A Multimodal Classification Method for Nasal Obstruction Severity Based on Computed Tomography and Nasal Resistance
Qiang Wang1, Shihao Li2, Hongzan Sun1
1Shengjing Hospital of China Medical University, Shenyang, China.
Annals of the New York Academy of Sciences
|October 3, 2025
Summary
This study introduces a novel multimodal model for classifying nasal obstruction severity using cone beam CT scans and nasal resistance data.
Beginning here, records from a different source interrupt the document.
## config.mk

```make
export PLATFORM = sky130hd
export DESIGN_NAME = wfpf_lane
export DESIGN_NICKNAME = d
export VERILOG_FILES = /design/src/hw/rtl/wfpf_pkg.sv /design/src/hw/rtl/wfpf_lane.sv
export SDC_FILE = /design/constraint.sdc
export NUM_CORES = 2
export LEC_CHECK = 0
export ABC_CLOCK_PERIOD_IN_PS = 13700
export BUFFER_PORTS_ARGS = -buffer_cell sky130_fd_sc_hd__buf_2
export CAP_MARGIN = 20
export CORE_UTILIZATION = 45
export CTS_BUF_LIST = sky130_fd_sc_hd__clkbuf_8
export DETAILED_ROUTE_END_ITERATION = 12
export PLACE_DENSITY = 0.62
export REMOVE_ABC_BUFFERS = 1
export SLEW_MARGIN = 20
export SYNTH_ARGS = -nofsm -noshare
export SYNTH_HDL_FRONTEND = slang
export SYNTH_SLANG_ARGS = --single-unit
```

## constraint.sdc

```tcl
create_clock -name clk_i -period 13.7 [get_ports clk_i]
set_clock_uncertainty 0.2 [all_clocks]
set_input_delay 1.37 -clock clk_i [delete_from_list [all_inputs] [get_ports clk_i]]
set_output_delay 1.37 -clock clk_i [all_outputs]
set_load 0.005 [all_outputs]
```

## src/hw/rtl/wfpf_pkg.sv

```systemverilog
// Package for the whisker fork pairing filter: payload structs, control word
// layout, lane and phase codes, and the microcode store of the sequencer.
// No dependencies.
package wfpf_pkg;

  // Field and datapath widths
  localparam int unsigned CntW    = 8;
  localparam int unsigned QW      = 16;
  localparam int unsigned WordW   = 32;
  localparam int unsigned XW      = 24;
  localparam int unsigned RunW    = 11;
  localparam int unsigned StageW  = 3;
  localparam int unsigned StepW   = 3;
  localparam int unsigned NumQ    = 4;
  localparam int unsigned QIdxW   = $clog2(NumQ);
  localparam int unsigned CfgIdxW = 3;

  // Largest strand count accepted as a valid whisker
  localparam int unsigned MaxCount = 255;

  // Reset values of the test points
  localparam logic [QW-1:0] TestQReset [NumQ] = '{16'd3, 16'd5, 16'd7, 16'd11};

  // Result stage codes
  localparam logic [StageW-1:0] StagePass  = 3'd0;
  localparam logic [StageW-1:0] StageShape = 3'd1;
  localparam logic [StageW-1:0] StageQ0    = 3'd2;

  // Microcode step addresses
  localparam logic [StepW-1:0] StIdle = 3'd0;
  localparam logic [StepW-1:0] StSq   = 3'd1;
  localparam logic [StepW-1:0] StQ4   = 3'd2;
  localparam logic [StepW-1:0] StBot  = 3'd3;
  localparam logic [StepW-1:0] StTop  = 3'd4;
  localparam logic [StepW-1:0] StFin  = 3'd5;
  localparam logic [StepW-1:0] StFail = 3'd6;

  typedef logic signed [XW-1:0]   pos_t;
  typedef logic signed [RunW-1:0] run_t;

  typedef struct packed {
    logic [CntW-1:0] count_a;
    logic [CntW-1:0] count_b;
    logic [CntW-1:0] count_c;
    logic [CntW-1:0] count_d;
    logic [CntW-1:0] count_e;
  } in_item_t;

  typedef struct packed {
    logic              passes;
    logic [StageW-1:0] fail_stage;
  } out_item_t;

  // Datapath phase selected by the control word
  typedef enum logic [2:0] {
    PH_IDLE,
    PH_SQ,
    PH_Q4,
    PH_BOT,
    PH_TOP,
    PH_FIN,
    PH_FAIL
  } phase_e;

  // Jump conditions
  typedef enum logic [2:0] {
    JC_NONE,
    JC_START,
    JC_RANGE,
    JC_BAND,
    JC_STOP,
    JC_OUTBUSY
  } cond_e;

  // Lane operations on the polynomial value pv and monomial mv
  typedef enum logic [3:0] {
    LN_HOLD,
    LN_SQ,
    LN_Q4,
    LN_UP_L,
    LN_DN_L,
    LN_DN_R,
    LN_UP_R,
    LN_PQ,
    LN_MQ,
    LN_PQ4,
    LN_MQ4
  } lane_op_e;

  typedef struct packed {
    phase_e           phase;
    cond_e            cond;
    logic [StepW-1:0] jump;
    logic [StepW-1:0] next;
  } ctrl_word_t;

  // Status that the sequencer branches on
  typedef struct packed {
    logic start;
    logic out_busy;
    logic range_fail;
    logic band_fail;
    logic at_stop;
  } seq_flags_t;

  // Control store: one word per step
  function automatic ctrl_word_t ucode_rom(input logic [StepW-1:0] step);
    ctrl_word_t w;
    unique case (step)
      StIdle:  w = '{phase: PH_IDLE, cond: JC_START,   jump: StSq,   next: StIdle};
      StSq:    w = '{phase: PH_SQ,   cond: JC_RANGE,   jump: StFail, next: StQ4};
      StQ4:    w = '{phase: PH_Q4,   cond: JC_NONE,    jump: StBot,  next: StBot};
      StBot:   w = '{phase: PH_BOT,  cond: JC_BAND,    jump: StFail, next: StTop};
      StTop:   w = '{phase: PH_TOP,  cond: JC_STOP,    jump: StFin,  next: StBot};
      StFin:   w = '{phase: PH_FIN,  cond: JC_OUTBUSY, jump: StFin,  next: StIdle};
      StFail:  w = '{phase: PH_FAIL, cond: JC_OUTBUSY, jump: StFail, next: StIdle};
      default: w = '{phase: PH_IDLE, cond: JC_NONE,    jump: StIdle, next: StIdle};
    endcase
    return w;
  endfunction

endpackage

```

## src/hw/rtl/wfpf_lane.sv

```systemverilog
// One evaluation lane: polynomial value and monomial at one test point,
// with a single shared 32-bit multiplier. Depends on wfpf_pkg.
module wfpf_lane import wfpf_pkg::*; (
  input  logic            clk_i,
  input  lane_op_e        op_i,
  input  logic [QW-1:0]   q_i,
  output logic            pv_nz_o
);

  logic [WordW-1:0] pv_q, pv_d;
  logic [WordW-1:0] mv_q, mv_d;
  logic [WordW-1:0] q4_q, q4_d;
  logic [WordW-1:0] mul_a, mul_b, prod;
  logic [WordW-1:0] q_ext;

  assign q_ext   = WordW'(q_i);
  assign prod    = mul_a * mul_b;
  assign pv_nz_o = (pv_q != '0);

  // Select multiplier operands and the updates of each operation
  always_comb begin
    mul_a = pv_q;
    mul_b = q_ext;
    pv_d  = pv_q;
    mv_d  = mv_q;
    q4_d  = q4_q;
    unique case (op_i)
      LN_HOLD: ;
      LN_SQ: begin
        mul_a = q_ext;
        q4_d  = prod;
      end
      LN_Q4: begin
        mul_a = q4_q;
        mul_b = q4_q;
        q4_d  = prod;
        pv_d  = '0;
        mv_d  = WordW'(1);
      end
      LN_UP_L: begin
        mul_a = mv_q;
        mv_d  = prod;
        pv_d  = pv_q + prod;
      end
      LN_DN_L: begin
        mul_a = pv_q - mv_q;
        pv_d  = prod;
      end
      LN_DN_R: begin
        mul_a = mv_q;
        pv_d  = pv_q - mv_q;
        mv_d  = prod;
      end
      LN_UP_R: begin
        pv_d  = prod + mv_q;
      end
      LN_PQ: begin
        pv_d  = prod;
      end
      LN_MQ: begin
        mul_a = mv_q;
        mv_d  = prod;
      end
      LN_PQ4: begin
        mul_b = q4_q;
        pv_d  = prod;
      end
      LN_MQ4: begin
        mul_a = mv_q;
        mul_b = q4_q;
        mv_d  = prod;
      end
      default: ;
    endcase
  end

  // Hold lane values
  always_ff @(posedge clk_i) begin
    pv_q <= pv_d;
    mv_q <= mv_d;
    q4_q <= q4_d;
  end

endmodule

```

==> impl_metrics.tcl <==
set metrics [dict create \
    grt.overflow.total 0 \
    worstHoldStart "mv_q[0]" \
    grt_pass1_wl_um 141000 \
    whs_endpoint "pv_q[0]" \
    cp_data_arrival_time_ns 13.26 \
    synth_area_per_cell_um2 8.69 \
    gr-usage-all-layers_pct 33.8 \
    start_kind "input port" \
    end_kind "flip-flop" \
    drcViolationCount 0 \
    clk_pin_slew_ns 0.12 \
    antenna_found_initial 0 \
    viasPerCell 5.99 \
    status "finished clean" \
    io_buffers 21 \
    fin_crit_ns 13.30 \
    finalHoldViolCount 0 \
    drt-total-wl_um 93000 \
    fmaxAchievable_ghz 0.0752 \
    nets 3514 \
    rows 86 \
    cp_common_cell "inv_1" \
    critPathMaxStageDelay_ns 0.79 \
    clk_latency_ns 0.45 \
    hold_class "flip-flop to flip-flop" \
    finalMaxSlewViolations 0 \
    drtPass1Iterations 7 \
    synth.distinct_cells 91 \
    synth_commonest_cells "inv_1 (482), fa_1 (410), nor2_1 (343), nand2_1 (298), ha_1 (185)" \
    clock_sinks 96 \
    area_growth_pct 6.10 \
    ys.warnings.count 0 \
    grtUsageMet1_pct 46.8 \
    ys_seq_area_share_pct 11.5 \
    synth.most_common_cell "inv_1" \
    place.gp.congestion 1.02 \
    use_met2_pct 51.0 \
    cts_tree "built" \
    wl_per_cell_um 25.5 \
    drive_gt1_share_pct 7.62 \
    syn-cell-area_um2 25200 \
    start_util_pct 45.6 \
    netlist.area_leader.share_pct 32.6 \
    async_flop_share_pct 0 \
    worstReg2RegStart "pv_q[1]" \
    ios 22 \
    slowest_stage "o21a_1" \
    vias 21900 \
    ys.flop_type "edfxtp_1" \
    startpoint "op_i[2]" \
    fp.dieArea_um2 56900 \
    grt_max_degree 53 \
    synth_area_leaders "fa_1 (33%), edfxtp_1 (11%), ha_1 (9.2%)" \
    cts.path.max_buffers 2 \
    worst-slew-pin-transition_ns 1.09 \
    ant_nets 0 \
    r2r_slack_ns 0.56 \
    htreeDepth 3 \
    drt-initial-drc-count 2139 \
    synth_area_leader_cell "fa_1" \
    synth_cells 2895 \
    place_hpwl_um 76600 \
    die_y_um 238 \
    grt_setup_unrepaired "false" \
    worst_r2r_path_depth 46 \
    synth_seq_cells 96 \
    maxCapViolations 0 \
    design.core.area_um2 55200 \
    grt_pass1_vias 22400 \
    clockRootBuffer "clkbuf_8" \
    fp.dieW_um 238 \
    grt_use_met3_pct 7.02 \
    synth_edf_count 96 \
    period_share_pct 97.1 \
    r2r_end "pv_q[31]" \
    path_max_fanout 35 \
    tns_ns 0 \
    crit_type "input port to flip-flop" \
    max_slew_margin_pct 25.9 \
    hold_depth 4 \
    busiest_layer "met2" \
    setup_viol 0 \
    cts_made_buffers 9 \
    required_ns 13.66 \
]
critical path, delay by kind of cell:
family | cells | cell delay (ns)
AOI/OAI and AO/OA | 16 | 4.28
adders and majority gates | 10 | 4.17
and+or+nand+nor | 6 | 1.46
buffers and inverters | 10 | 1.26
xor gates and xnor gates | 2 | 0.66
stage by stage:
step           hold slack [ns]  instance area, µm²  utilization (%)  setup WS [ns]  cells
5_1_grt                  0.784               26700             48.3         0.0193   3650
4_1_cts                  0.742               26700             48.3          0.679   3650
3_3_place_gp             0.695               26500             48.0          0.360   3635
2_1_floorplan            0.608               24600                -           1.07   2765
3_5_place_dp             0.712               26500             48.0          0.272   3635
6_report                 0.764               26700             48.4          0.398   3651
registers in the layout, summed over array words and instances, names as in the netlist:
name,cells
mv_q,32
q4_q,32
pv_q,32
cell families after synthesis:
kind of cell             synth area share [%]
XOR/XNOR                                 4.64
buffers and inverters                    9.38
AND/OR/NAND/NOR                          16.6
flip-flops                               11.5
multiplexers                             3.05
adder cells (fa/ha/maj)                  41.8
AO/OA/AOI/OAI                            13.0
worst max-delay path by stage:
stage / slack, ns / cells past startpoint / endpoint
after floorplan: 1.07 / 39 / pv_q[31]
after global placement: 0.36 / 44 / pv_q[31]
after detailed placement: 0.27 / 44 / pv_q[31]
after CTS: 0.68 / 44 / pv_q[31]
after global routing: 0.02 / 45 / pv_q[31]
final: 0.40 / 44 / pv_q[31]
per-layer routing:
layer / vias up / share of wire [%]
li1: 9456 / -
met2: 1218 / 42
met5: - / 0
met3: 187 / 11
met4: 0 / 5.2
met1: 11000 / 42
cell type report:
type / count / area [µm²]
Sequential cell: 96 / 2880
Clock inverter: 6 / 43.8
Inverter: 482 / 1810
Multi-Input combinational cell: 2187 / 20000
Clock buffer: 9 / 124
Antenna cell: 1 / 2.50
Timing Repair Buffer: 122 / 876
Fill cell: 5379 / 28500
Tap cell: 748 / 936
what timing repair did:
item                                    CTS  global route
endpoints found under the setup margin    0             1
buffers inserted                          0             0
gates resized for setup                   0             1
hold buffers                              0             0
cell usage in the layout (no fill, tap or decap), drive strengths merged, types with 16 or more instances in the layout:
cell	instances
ha	185
xnor2	91
buf	122
o221ai	19
o21a	26
fa	410
a21o	47
mux2i	26
nor2	344
o21ai	90
nor2b	27
nand3b	21
and3	16
edfxtp	96
and2	35
a21oi	98
nand2	298
a221oi	20
nand2b	34
nand3	53
nor3	29
inv	484
mux2	45
xor2	32
Power is left out: the tool's default activity adds up to more than one toggle a clock period on the data nets, which glitch-free logic cannot reach.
The advanced model achieves high accuracy in diagnosing nasal obstruction, improving patient quality of life assessments.
Area of Science:
- Medical Imaging
- Computational Biology
- Otolaryngology
Background:
- Assessing nasal obstruction is crucial for diagnosing conditions and improving quality of life.
- Current methods may lack comprehensive analysis of obstruction severity.
Purpose of the Study:
- To develop a multimodal classification model for nasal obstruction degree.
- To integrate cone beam computed tomography (CBCT) imaging and nasal resistance measurements for enhanced accuracy.
Main Methods:
- A four-module model was designed: image feature extraction (MedicalNet, 3D CNN), table feature extraction (XGBoost), feature fusion (local and global), and classification (TabNet).
- MedicalNet was used for pre-training parameters, migrated to a 3D CNN for image analysis.
- Extreme gradient boosting (XGBoost) identified key features from nasal resistance data, reducing dimensionality.
- A novel feature fusion method combined local and global data characteristics.
Main Results:
- The multimodal model achieved high performance metrics.
- Accuracy reached 0.93, and recall reached 0.9.
- Experimental results demonstrated superior performance compared to existing methods.
Conclusions:
- The proposed multimodal classification model effectively assesses nasal obstruction degree.
- Integration of CBCT imaging and nasal resistance data offers significant diagnostic advantages.
- This approach holds promise for improved clinical diagnosis and patient management.